> _YOUR OBJECTIVE_: In the listing below, find the line containing "logic type | share of synthesized area, %" and the line containing "adder cells (fa/ha/maj) | 39.98". Repeat exactly those two lines and every line between them, nothing more.

> _EXERCISE MATERIAL_:

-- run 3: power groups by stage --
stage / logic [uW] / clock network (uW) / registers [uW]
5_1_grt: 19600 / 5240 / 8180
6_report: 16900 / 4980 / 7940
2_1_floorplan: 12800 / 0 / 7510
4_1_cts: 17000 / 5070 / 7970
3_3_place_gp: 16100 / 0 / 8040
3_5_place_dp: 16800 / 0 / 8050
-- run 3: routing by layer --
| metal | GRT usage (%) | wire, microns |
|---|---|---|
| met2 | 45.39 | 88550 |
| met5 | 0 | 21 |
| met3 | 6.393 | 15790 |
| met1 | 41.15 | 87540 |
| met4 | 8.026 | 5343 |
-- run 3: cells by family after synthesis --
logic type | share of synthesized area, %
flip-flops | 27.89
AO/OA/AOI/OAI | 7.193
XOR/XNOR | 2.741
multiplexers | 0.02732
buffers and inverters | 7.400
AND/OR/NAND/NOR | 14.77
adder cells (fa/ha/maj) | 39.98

--

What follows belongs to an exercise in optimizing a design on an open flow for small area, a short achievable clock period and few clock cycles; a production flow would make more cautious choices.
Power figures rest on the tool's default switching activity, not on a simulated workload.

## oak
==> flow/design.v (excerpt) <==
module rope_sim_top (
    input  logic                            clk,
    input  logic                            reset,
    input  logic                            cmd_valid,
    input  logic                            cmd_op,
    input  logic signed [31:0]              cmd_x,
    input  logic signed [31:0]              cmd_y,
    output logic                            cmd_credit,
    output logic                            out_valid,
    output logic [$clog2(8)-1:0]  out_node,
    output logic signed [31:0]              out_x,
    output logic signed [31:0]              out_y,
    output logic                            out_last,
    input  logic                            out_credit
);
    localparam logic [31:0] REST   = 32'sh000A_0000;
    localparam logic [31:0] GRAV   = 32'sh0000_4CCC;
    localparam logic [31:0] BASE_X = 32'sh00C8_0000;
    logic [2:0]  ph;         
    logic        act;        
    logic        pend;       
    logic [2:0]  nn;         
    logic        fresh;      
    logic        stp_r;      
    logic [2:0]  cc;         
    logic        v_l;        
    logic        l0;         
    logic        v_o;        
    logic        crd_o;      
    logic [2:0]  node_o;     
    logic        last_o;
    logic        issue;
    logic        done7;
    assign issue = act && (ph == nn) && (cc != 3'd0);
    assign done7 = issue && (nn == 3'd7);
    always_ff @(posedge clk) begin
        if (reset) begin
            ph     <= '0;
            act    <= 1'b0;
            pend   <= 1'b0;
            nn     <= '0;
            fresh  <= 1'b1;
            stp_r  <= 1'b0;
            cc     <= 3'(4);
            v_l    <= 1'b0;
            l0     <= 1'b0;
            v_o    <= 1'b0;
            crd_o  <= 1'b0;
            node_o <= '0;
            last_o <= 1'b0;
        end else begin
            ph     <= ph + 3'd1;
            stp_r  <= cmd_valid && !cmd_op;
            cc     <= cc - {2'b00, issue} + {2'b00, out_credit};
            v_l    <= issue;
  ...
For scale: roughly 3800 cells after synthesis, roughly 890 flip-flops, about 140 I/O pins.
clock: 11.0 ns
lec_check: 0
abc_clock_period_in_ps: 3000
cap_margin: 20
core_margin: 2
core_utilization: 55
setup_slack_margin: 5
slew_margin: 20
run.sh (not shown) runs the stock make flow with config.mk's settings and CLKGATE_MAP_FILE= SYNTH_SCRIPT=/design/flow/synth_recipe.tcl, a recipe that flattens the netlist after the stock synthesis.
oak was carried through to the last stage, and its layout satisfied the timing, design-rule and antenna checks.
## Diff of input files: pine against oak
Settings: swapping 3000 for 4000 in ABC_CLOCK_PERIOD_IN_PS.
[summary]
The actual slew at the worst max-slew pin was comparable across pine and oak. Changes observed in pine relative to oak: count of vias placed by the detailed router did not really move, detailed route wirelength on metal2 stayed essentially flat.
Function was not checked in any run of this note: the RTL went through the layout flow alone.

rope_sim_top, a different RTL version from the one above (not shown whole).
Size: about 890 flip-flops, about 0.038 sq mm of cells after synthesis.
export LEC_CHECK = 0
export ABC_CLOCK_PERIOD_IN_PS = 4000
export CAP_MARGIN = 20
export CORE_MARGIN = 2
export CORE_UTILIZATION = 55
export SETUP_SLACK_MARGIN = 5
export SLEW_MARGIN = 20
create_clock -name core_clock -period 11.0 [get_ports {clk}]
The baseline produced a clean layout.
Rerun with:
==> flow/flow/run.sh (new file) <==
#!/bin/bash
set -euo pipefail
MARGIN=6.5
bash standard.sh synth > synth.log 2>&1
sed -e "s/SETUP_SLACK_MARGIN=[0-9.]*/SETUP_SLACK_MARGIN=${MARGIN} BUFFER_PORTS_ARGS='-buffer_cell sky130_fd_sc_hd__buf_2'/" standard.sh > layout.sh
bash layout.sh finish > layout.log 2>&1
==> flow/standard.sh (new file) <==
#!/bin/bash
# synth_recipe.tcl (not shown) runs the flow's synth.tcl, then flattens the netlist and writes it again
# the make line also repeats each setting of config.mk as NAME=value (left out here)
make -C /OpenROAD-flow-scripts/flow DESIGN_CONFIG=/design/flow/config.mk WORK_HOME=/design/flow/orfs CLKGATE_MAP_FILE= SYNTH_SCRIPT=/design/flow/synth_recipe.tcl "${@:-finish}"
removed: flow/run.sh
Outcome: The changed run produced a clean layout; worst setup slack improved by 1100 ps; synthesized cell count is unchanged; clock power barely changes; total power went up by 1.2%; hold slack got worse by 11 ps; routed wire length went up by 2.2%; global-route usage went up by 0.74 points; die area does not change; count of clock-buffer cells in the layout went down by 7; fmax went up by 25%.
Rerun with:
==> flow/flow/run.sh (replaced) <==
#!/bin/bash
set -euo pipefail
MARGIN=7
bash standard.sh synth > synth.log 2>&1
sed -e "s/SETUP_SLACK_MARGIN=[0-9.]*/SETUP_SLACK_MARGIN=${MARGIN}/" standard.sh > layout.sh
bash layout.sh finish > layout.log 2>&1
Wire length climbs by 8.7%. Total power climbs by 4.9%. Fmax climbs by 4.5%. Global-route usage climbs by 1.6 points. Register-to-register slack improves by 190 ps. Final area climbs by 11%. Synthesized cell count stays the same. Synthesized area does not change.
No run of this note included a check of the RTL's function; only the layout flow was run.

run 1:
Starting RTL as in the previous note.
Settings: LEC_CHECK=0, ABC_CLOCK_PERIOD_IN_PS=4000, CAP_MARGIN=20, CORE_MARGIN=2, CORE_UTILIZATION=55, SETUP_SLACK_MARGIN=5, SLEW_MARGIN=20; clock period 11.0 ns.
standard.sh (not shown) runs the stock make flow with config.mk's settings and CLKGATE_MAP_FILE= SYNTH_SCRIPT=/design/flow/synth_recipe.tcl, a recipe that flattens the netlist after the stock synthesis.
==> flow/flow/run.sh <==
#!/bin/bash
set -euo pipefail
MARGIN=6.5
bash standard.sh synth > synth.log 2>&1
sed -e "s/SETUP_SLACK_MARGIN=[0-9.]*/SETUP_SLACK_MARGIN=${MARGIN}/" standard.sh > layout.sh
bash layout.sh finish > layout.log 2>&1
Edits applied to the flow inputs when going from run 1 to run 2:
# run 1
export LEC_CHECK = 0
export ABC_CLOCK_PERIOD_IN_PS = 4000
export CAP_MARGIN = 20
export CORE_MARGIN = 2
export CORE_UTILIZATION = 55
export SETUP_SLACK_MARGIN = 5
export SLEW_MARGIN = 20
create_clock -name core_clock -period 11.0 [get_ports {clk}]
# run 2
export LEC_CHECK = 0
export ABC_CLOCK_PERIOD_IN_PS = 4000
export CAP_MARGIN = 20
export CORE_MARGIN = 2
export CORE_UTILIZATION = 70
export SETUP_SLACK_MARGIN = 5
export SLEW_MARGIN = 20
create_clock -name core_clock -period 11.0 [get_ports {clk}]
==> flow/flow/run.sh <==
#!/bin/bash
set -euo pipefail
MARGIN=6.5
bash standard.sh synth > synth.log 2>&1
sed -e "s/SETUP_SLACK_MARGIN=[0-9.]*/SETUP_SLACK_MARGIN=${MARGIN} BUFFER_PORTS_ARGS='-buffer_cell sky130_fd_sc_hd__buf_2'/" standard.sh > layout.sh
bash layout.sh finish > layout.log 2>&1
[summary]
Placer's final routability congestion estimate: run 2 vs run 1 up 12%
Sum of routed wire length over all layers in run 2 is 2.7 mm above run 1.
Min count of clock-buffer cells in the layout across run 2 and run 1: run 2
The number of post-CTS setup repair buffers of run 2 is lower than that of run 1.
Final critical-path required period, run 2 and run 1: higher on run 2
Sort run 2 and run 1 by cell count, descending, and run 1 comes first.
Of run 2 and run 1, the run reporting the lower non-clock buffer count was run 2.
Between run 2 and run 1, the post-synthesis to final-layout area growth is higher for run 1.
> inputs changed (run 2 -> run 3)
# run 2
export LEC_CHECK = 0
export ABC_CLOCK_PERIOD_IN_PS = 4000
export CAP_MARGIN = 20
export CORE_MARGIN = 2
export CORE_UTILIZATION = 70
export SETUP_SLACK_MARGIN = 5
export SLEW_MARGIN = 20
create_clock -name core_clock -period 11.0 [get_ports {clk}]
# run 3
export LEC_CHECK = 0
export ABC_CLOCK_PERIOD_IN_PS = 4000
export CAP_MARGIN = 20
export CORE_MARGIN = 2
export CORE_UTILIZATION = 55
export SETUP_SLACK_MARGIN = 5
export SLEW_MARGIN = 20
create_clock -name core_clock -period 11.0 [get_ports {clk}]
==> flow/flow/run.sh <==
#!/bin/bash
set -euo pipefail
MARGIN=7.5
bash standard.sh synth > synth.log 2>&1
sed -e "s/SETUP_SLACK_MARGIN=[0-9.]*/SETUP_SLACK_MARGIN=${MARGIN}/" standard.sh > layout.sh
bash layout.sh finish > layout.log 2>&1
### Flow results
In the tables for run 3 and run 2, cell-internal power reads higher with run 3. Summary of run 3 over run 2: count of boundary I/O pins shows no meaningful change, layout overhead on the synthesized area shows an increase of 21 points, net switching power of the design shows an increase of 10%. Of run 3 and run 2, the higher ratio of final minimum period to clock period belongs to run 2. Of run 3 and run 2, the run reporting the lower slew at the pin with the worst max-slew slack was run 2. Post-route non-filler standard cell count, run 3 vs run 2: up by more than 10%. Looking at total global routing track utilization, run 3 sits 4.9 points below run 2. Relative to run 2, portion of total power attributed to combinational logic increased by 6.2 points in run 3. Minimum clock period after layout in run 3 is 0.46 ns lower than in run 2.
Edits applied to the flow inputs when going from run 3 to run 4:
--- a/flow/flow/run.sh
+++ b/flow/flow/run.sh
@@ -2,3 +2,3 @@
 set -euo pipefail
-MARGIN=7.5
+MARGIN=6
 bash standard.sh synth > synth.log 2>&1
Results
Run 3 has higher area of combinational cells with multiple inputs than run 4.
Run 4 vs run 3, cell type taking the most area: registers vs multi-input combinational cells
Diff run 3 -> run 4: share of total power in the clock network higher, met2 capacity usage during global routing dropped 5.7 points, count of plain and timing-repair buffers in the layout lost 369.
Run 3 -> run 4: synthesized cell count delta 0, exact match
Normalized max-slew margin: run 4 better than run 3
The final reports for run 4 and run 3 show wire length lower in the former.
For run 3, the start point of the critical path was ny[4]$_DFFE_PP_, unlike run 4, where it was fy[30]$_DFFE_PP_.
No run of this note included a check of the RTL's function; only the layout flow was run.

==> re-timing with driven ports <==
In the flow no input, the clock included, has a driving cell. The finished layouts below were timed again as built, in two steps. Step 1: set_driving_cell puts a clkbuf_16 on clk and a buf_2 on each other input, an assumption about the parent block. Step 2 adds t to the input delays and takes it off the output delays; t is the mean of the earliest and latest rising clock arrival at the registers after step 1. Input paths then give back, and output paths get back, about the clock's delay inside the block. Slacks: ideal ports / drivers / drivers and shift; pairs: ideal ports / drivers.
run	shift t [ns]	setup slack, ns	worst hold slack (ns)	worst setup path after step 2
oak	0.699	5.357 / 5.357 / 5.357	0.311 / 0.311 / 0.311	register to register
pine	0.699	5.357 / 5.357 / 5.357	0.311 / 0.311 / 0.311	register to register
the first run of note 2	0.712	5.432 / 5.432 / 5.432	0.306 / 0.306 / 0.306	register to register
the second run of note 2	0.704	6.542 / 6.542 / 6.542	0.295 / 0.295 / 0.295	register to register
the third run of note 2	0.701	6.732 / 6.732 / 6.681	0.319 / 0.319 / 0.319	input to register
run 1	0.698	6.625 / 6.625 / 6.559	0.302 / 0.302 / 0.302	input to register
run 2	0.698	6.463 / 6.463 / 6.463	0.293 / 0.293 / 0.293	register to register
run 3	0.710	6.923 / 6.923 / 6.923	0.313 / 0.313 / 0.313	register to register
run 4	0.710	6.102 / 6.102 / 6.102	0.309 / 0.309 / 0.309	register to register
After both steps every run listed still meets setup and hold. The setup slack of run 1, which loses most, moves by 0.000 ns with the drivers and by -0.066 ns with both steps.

> _SOLUTION TO THE PROBLEM_:
logic type | share of synthesized area, %
flip-flops | 27.89
AO/OA/AOI/OAI | 7.193
XOR/XNOR | 2.741
multiplexers | 0.02732
buffers and inverters | 7.400
AND/OR/NAND/NOR | 14.77
adder cells (fa/ha/maj) | 39.98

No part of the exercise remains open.